DNA nucleobases are prone to undergo modification by deamination, oxidation, alkylation or hydrolysis processes because of their reactive nature. Many of these damaged DNA nucleobases are highly susceptible to mutagenesis when formed in cellular DNA, and such modified nucleobases can be mispaired by a DNA polymerase during replication. Mispair formation has largely been carried out with modified uracil and guanine nucleobases, while the reports on mispair formation with modified adenines are scarce in the literature. Research into adenine mispairs is limited due to the lower number of hydrogen bonding sites and orientations of hydrogen bonding donor and acceptor in such mispairs. We have explored mispair formation between modified adenine and thymine nucleobases and found that substitutions at the 2-position of adenine with –NH₂/–OH groups augmented the stability compared to the typical A–T base pair.
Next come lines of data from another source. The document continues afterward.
<file path="config.mk">
export PLATFORM = sky130hd
export DESIGN_NAME = ks_adder_pipe
export DESIGN_NICKNAME = d
export VERILOG_FILES = /design/src/rtl/ks_adder_pipe.sv
export SDC_FILE = /design/constraint.sdc
export NUM_CORES = 1
export LEC_CHECK = 0
export CORE_MARGIN = 1.5
export CORE_UTILIZATION = 50
export DETAILED_ROUTE_END_ITERATION = 10
export PLACE_DENSITY = 0.81
export SLEW_MARGIN = 20
export SYNTH_ARGS = -nofsm -noshare
export SYNTH_HDL_FRONTEND = slang
export SYNTH_SLANG_ARGS = --single-unit
</file>
<file path="constraint.sdc">
create_clock -name clk -period 2.1 [get_ports clk]
set_input_delay 0.21 -clock clk [delete_from_list [all_inputs] [get_ports clk]]
set_output_delay 0.21 -clock clk [all_outputs]
set_load 0.01 [all_outputs]
</file>
<file path="src/rtl/ks_adder_pipe.sv">
// rtl/ks_adder_pipe.sv - pipelined Kogge-Stone adder/subtractor with stream handshake and flags
module ks_adder_pipe #(
  parameter int WIDTH      = 32,
  parameter int PIPE_EVERY = 2
) (
  input  logic             clk,
  input  logic             rst_n,
  input  logic             in_valid,
  output logic             in_ready,
  input  logic [1:0]       op,
  input  logic [WIDTH-1:0] a,
  input  logic [WIDTH-1:0] b,
  input  logic             cin,
  output logic             out_valid,
  input  logic             out_ready,
  output logic [WIDTH-1:0] sum,
  output logic             carry,
  output logic             overflow,
  output logic             zero,
  output logic             negative
);

  localparam int LEVELS = $clog2(WIDTH);
  localparam int NSTG   = (LEVELS + PIPE_EVERY - 1) / PIPE_EVERY;
  localparam int LAST   = NSTG - 1;

  // Global stall: every stage moves together or holds together.
  logic en;
  assign en       = !out_valid || out_ready;
  assign in_ready = en;

  // Per-stage sideband: bitwise propagate, carry-in, operand sign bits, valid.
  logic [WIDTH-1:0] st_p  [NSTG];
  logic             st_c0 [NSTG];
  logic             st_am [NSTG];
  logic             st_bm [NSTG];
  logic             st_v  [NSTG];

  logic [WIDTH-1:0] a_r, b_r;
  logic             c0_r, v_r;

  // Input register: B is inverted for subtract ops, carry-in resolved per op.
  always_ff @(posedge clk or negedge rst_n) begin
    if (!rst_n) begin
      v_r  <= 1'b0;
      a_r  <= '0;
      b_r  <= '0;
      c0_r <= 1'b0;
    end else if (en) begin
      v_r <= in_valid;
      if (in_valid) begin
        a_r  <= a;
        b_r  <= b ^ {WIDTH{op[1]}};
        c0_r <= (op == 2'b00) ? 1'b0 : (op == 2'b10) ? 1'b1 : cin;
      end
    end
  end

  assign st_p[0]  = a_r ^ b_r;
  assign st_c0[0] = c0_r;
  assign st_am[0] = a_r[WIDTH-1];
  assign st_bm[0] = b_r[WIDTH-1];
  assign st_v[0]  = v_r;

  for (genvar k = 0; k < LEVELS; k++) begin : g_lvl
    localparam int D = 1 << k;
    logic [WIDTH-1:0] pi, gi, po, go;

    if (k == 0) begin : g_in
      assign pi = a_r ^ b_r;
      assign gi = a_r & b_r;
    end else if ((k % PIPE_EVERY) != 0) begin : g_chain
      assign pi = g_lvl[k-1].po;
      assign gi = g_lvl[k-1].go;
    end else begin : g_bank
      logic [WIDTH-1:0] r_pp, r_gp, r_p;
      logic             r_c0, r_am, r_bm, r_v;

      // Register bank between prefix groups, carrying group P/G and sideband.
      always_ff @(posedge clk or negedge rst_n) begin
        if (!rst_n) begin
          r_pp <= '0;
          r_gp <= '0;
          r_p  <= '0;
          r_c0 <= 1'b0;
          r_am <= 1'b0;
          r_bm <= 1'b0;
          r_v  <= 1'b0;
        end else if (en) begin
          r_pp <= g_lvl[k-1].po;
          r_gp <= g_lvl[k-1].go;
          r_p  <= st_p[k/PIPE_EVERY-1];
          r_c0 <= st_c0[k/PIPE_EVERY-1];
          r_am <= st_am[k/PIPE_EVERY-1];
          r_bm <= st_bm[k/PIPE_EVERY-1];
          r_v  <= st_v[k/PIPE_EVERY-1];
        end
      end

      assign pi                   = r_pp;
      assign gi                   = r_gp;
      assign st_p[k/PIPE_EVERY]   = r_p;
      assign st_c0[k/PIPE_EVERY]  = r_c0;
      assign st_am[k/PIPE_EVERY]  = r_am;
      assign st_bm[k/PIPE_EVERY]  = r_bm;
      assign st_v[k/PIPE_EVERY]   = r_v;
    end

    // Shifted-in zeros/ones make the low D bits pass through unchanged.
    assign go = gi | (pi & {gi[WIDTH-1-D:0], {D{1'b0}}});
    assign po = pi & {pi[WIDTH-1-D:0], {D{1'b1}}};
  end

  logic [WIDTH:0]   c_vec;
  logic [WIDTH-1:0] sum_d;
  assign c_vec = {g_lvl[LEVELS-1].go | (g_lvl[LEVELS-1].po & {WIDTH{st_c0[LAST]}}), st_c0[LAST]};
  assign sum_d = st_p[LAST] ^ c_vec[WIDTH-1:0];

  // Output register: only real beats update the result so it stays clean between beats.
  always_ff @(posedge clk or negedge rst_n) begin
    if (!rst_n) begin
      out_valid <= 1'b0;
      sum       <= '0;
      carry     <= 1'b0;
      overflow  <= 1'b0;
      zero      <= 1'b0;
      negative  <= 1'b0;
    end else if (en) begin
      out_valid <= st_v[LAST];
      if (st_v[LAST]) begin
        sum      <= sum_d;
        carry    <= c_vec[WIDTH];
        overflow <= (st_am[LAST] == st_bm[LAST]) && (sum_d[WIDTH-1] != st_am[LAST]);
        zero     <= (sum_d == '0);
        negative <= sum_d[WIDTH-1];
      end
    end
  end

endmodule

</file>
Furthermore, substituents at the remote position of adenine nucleobase also enhanced the interaction energies of the mispairs. The nitrogen/oxygen-lithiated adenines showed remarkable stability for mispairs with a thymine base. The di-coordinated N/O-lithiated adenine and thymine mispairs were found to be stable at ∼12.0 kcal mol⁻¹ compared to the A–T base pair. We also studied the mispairing interaction with a tetra-coordinated lithiated adenine and thymine mispair, where lithium was coordinated with two water molecules. The interaction free energy calculated with a M06-2X/6-31+G(d,p) level of theory for such tetra-coordinated lithiated adenine thymine mispairs is ∼−30.0 kcal mol⁻¹. The EDA analysis suggested that the electrostatic interaction energy contributes more to the total interaction energy calculated for such mispairs. The ab initio molecular dynamics (ADMP) simulations showed that the formation of mispairs with modified adenine is stable and the deviations in their geometries are minimal with time. This study reveals that suitable modifications in adenine nucleobase can lead to very stable mispairs with the thymine nucleobase, which are in some cases comparable to G–U mispairs.